Aim of the exercise:
Only one stretch of the data below is wanted: the lines starting at the one with "export VERILOG_FILES = /design/src/rtl/mgmt_slv_pkg.sv" and ending at the one with "export CORE_MARGIN = 1.5", both included, given again exactly.

[Saved data entries]
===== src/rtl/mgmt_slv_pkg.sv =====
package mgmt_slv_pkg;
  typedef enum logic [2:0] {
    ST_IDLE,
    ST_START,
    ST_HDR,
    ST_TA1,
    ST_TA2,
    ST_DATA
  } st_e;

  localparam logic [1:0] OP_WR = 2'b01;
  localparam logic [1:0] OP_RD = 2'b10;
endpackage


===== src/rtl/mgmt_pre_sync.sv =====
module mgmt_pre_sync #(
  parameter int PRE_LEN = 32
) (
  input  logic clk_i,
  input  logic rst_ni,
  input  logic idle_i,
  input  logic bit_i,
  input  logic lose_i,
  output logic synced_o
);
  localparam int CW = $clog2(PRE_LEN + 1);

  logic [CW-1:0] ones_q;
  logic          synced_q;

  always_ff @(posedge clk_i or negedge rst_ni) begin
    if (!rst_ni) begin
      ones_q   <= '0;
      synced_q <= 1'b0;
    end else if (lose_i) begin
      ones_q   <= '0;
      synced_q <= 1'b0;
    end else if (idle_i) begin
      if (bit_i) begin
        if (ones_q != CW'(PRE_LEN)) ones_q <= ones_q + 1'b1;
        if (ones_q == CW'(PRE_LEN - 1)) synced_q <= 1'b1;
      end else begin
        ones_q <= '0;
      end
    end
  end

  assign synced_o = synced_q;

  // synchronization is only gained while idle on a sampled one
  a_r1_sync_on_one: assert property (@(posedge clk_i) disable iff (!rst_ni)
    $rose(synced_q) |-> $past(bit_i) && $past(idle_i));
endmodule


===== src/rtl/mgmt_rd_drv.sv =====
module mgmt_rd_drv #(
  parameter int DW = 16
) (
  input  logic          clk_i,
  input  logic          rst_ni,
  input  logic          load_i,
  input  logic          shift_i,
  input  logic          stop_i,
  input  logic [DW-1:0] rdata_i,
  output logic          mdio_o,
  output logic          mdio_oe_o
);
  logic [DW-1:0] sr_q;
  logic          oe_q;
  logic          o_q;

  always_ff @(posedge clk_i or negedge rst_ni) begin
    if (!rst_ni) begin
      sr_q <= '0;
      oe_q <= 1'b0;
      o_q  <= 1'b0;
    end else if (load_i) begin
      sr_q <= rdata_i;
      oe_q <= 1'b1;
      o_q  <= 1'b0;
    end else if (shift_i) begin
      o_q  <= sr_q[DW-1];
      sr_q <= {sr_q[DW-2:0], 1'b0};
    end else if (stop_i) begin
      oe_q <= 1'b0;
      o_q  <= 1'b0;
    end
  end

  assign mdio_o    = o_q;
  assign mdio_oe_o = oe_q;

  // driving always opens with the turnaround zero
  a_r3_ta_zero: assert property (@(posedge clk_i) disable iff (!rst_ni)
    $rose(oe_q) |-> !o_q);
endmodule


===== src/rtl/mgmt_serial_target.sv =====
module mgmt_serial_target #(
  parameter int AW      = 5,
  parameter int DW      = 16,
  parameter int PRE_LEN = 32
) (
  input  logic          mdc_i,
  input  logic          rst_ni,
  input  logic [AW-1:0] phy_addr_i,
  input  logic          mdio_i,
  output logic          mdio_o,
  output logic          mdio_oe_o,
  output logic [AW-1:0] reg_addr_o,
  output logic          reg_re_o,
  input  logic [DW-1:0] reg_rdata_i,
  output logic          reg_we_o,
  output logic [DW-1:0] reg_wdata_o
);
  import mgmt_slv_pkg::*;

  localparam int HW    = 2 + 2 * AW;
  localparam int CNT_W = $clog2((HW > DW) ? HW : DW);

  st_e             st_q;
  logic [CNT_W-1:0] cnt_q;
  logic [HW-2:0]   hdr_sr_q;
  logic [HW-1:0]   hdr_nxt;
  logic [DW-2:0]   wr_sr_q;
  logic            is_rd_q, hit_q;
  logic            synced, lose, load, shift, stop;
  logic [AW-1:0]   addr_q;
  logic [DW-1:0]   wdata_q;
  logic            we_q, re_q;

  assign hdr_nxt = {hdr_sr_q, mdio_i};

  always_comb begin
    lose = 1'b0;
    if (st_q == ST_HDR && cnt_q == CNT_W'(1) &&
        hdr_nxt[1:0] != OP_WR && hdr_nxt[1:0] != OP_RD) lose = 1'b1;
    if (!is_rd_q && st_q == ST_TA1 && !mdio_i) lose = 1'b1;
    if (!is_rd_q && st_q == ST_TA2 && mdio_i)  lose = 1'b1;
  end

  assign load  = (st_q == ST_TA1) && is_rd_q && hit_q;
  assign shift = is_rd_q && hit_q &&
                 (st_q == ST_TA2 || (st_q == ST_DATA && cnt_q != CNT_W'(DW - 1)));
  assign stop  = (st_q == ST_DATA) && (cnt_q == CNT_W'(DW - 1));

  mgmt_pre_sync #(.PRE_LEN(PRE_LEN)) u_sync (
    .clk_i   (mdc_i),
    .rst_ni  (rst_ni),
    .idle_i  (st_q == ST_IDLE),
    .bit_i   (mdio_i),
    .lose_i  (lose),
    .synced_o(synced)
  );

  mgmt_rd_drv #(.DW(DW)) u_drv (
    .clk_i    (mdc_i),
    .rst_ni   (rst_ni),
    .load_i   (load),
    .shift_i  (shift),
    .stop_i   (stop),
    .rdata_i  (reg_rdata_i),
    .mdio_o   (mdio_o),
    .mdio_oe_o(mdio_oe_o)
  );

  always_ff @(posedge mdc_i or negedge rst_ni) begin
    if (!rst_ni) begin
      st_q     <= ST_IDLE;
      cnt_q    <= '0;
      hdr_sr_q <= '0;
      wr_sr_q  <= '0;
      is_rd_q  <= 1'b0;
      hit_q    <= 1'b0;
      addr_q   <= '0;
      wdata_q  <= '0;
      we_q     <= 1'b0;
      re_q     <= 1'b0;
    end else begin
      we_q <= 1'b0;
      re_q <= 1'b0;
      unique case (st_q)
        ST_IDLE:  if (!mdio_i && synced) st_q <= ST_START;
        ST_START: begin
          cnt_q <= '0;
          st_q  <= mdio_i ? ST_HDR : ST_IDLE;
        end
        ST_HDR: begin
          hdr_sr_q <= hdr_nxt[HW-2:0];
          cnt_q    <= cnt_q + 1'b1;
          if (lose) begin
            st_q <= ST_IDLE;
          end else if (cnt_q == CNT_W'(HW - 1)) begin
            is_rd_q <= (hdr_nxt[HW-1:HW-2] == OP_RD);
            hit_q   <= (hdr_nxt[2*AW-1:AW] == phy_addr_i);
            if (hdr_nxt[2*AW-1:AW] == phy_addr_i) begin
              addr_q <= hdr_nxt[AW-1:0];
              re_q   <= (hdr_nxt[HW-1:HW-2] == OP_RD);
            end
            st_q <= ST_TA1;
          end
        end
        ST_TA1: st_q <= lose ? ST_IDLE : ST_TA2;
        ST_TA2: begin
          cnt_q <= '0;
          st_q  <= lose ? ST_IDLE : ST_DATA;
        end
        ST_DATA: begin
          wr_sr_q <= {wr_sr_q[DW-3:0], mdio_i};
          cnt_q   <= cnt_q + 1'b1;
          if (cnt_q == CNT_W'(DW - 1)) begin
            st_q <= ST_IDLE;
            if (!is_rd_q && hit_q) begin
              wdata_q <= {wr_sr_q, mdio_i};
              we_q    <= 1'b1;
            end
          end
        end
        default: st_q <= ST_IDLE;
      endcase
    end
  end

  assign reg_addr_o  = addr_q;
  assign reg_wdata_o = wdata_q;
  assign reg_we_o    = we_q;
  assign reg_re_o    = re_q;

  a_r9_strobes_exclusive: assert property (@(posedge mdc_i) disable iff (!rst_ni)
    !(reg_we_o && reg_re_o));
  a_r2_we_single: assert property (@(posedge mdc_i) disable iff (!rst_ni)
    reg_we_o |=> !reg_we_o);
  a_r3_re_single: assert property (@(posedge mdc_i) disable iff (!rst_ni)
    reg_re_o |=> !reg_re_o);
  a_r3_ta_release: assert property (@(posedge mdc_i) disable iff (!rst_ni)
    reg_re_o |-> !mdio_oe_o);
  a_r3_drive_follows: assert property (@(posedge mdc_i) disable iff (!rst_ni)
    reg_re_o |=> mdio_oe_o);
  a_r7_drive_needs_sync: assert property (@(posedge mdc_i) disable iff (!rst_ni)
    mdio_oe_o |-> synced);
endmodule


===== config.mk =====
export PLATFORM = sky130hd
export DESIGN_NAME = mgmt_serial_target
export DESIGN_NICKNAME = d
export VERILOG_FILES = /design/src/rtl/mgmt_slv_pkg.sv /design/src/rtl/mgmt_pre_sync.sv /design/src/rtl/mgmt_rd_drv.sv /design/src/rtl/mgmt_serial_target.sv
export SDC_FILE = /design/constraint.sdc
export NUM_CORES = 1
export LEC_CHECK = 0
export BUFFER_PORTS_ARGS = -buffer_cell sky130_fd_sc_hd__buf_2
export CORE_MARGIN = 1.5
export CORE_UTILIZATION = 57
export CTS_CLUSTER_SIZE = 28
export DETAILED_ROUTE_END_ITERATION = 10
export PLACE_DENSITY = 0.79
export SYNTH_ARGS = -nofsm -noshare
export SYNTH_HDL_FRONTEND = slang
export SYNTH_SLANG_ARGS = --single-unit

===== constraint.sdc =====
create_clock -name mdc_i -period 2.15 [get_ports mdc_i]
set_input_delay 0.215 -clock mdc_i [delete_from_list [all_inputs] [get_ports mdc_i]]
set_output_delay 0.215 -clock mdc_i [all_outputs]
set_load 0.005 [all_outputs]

Result of this exercise:
export VERILOG_FILES = /design/src/rtl/mgmt_slv_pkg.sv /design/src/rtl/mgmt_pre_sync.sv /design/src/rtl/mgmt_rd_drv.sv /design/src/rtl/mgmt_serial_target.sv
export SDC_FILE = /design/constraint.sdc
export NUM_CORES = 1
export LEC_CHECK = 0
export BUFFER_PORTS_ARGS = -buffer_cell sky130_fd_sc_hd__buf_2
export CORE_MARGIN = 1.5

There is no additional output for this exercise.